------ SUPPLIED MATERIAL

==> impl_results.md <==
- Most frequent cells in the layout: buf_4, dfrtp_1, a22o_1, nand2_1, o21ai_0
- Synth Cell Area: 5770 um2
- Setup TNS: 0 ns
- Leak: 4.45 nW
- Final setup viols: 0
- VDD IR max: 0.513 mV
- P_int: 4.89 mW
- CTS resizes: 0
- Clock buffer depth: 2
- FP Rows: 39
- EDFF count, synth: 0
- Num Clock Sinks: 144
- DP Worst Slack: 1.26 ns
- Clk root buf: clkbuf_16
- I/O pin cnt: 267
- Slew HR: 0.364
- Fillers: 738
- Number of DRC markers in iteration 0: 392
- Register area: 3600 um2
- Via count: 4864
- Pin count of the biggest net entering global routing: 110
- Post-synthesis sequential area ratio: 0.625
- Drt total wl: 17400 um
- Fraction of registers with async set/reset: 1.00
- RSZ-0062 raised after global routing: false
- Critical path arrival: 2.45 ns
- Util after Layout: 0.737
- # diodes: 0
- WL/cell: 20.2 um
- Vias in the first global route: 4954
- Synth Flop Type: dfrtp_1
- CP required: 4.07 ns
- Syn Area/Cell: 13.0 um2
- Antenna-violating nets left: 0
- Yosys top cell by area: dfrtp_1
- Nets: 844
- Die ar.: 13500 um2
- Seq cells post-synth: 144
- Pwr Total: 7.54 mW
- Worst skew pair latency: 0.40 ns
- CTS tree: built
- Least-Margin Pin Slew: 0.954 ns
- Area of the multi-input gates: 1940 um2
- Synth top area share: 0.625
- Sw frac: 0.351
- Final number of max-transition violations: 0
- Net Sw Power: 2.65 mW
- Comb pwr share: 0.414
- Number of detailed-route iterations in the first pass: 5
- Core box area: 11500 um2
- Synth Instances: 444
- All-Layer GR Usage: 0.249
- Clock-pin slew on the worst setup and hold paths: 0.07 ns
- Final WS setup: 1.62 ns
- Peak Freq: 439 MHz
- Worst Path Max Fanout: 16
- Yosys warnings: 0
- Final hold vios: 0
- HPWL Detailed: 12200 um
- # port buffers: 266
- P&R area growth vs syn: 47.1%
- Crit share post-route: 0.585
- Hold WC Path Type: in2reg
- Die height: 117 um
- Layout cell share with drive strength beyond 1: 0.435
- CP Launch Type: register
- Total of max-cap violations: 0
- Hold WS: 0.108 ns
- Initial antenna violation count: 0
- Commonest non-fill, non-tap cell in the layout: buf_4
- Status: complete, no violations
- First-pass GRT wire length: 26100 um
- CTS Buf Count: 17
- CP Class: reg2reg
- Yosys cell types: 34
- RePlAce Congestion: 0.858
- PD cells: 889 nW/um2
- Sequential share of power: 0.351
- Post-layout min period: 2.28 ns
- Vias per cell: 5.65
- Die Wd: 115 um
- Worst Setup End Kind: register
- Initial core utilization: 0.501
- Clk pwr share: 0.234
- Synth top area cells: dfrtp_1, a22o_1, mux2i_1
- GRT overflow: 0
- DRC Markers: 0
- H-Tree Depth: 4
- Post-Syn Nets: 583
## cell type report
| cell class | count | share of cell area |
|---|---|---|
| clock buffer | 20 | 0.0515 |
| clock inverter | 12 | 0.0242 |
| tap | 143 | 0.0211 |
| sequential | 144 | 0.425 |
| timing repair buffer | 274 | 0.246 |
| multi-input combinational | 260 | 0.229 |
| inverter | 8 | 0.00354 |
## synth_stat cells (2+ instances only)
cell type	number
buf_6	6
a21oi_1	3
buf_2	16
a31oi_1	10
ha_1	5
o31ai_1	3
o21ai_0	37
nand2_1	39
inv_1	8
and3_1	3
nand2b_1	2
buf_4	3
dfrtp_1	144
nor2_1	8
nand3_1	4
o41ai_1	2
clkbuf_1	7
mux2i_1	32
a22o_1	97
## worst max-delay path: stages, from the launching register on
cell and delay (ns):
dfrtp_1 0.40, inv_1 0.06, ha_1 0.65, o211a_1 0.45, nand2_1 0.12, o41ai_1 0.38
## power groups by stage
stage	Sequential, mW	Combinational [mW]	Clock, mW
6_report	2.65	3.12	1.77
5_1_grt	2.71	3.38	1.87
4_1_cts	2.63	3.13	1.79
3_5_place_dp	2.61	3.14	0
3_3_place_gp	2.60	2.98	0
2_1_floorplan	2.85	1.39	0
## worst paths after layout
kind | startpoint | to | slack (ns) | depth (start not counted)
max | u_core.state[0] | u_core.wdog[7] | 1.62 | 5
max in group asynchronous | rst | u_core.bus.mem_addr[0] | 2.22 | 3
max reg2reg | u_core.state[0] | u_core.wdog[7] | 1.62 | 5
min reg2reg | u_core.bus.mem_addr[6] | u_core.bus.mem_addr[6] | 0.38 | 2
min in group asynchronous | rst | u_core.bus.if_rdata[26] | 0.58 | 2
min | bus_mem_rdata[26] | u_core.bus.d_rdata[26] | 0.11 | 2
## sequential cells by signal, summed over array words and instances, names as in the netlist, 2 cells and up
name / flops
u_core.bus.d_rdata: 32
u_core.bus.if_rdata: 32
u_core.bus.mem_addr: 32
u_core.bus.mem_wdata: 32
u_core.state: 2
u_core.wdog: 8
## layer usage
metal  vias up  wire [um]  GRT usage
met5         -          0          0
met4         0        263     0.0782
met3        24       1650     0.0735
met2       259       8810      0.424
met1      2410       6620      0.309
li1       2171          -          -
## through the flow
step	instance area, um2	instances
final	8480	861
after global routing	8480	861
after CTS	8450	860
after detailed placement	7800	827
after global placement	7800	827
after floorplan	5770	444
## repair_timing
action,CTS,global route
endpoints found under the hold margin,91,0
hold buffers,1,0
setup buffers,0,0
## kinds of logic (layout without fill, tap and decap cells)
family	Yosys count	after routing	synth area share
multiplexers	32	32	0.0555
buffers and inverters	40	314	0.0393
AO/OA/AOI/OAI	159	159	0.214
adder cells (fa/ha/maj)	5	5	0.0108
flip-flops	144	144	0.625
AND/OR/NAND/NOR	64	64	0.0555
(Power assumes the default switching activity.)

------------

PROBLEM DESCRIPTION:
What you give back should be only the lines of the records above, starting at the line with "- Sw frac: 0.351" and ending at the line with "- All-Layer GR Usage: 0.249", restated word for word.

EXERCISE ANSWER:
- Sw frac: 0.351
- Final number of max-transition violations: 0
- Net Sw Power: 2.65 mW
- Comb pwr share: 0.414
- Number of detailed-route iterations in the first pass: 5
- Core box area: 11500 um2
- Synth Instances: 444
- All-Layer GR Usage: 0.249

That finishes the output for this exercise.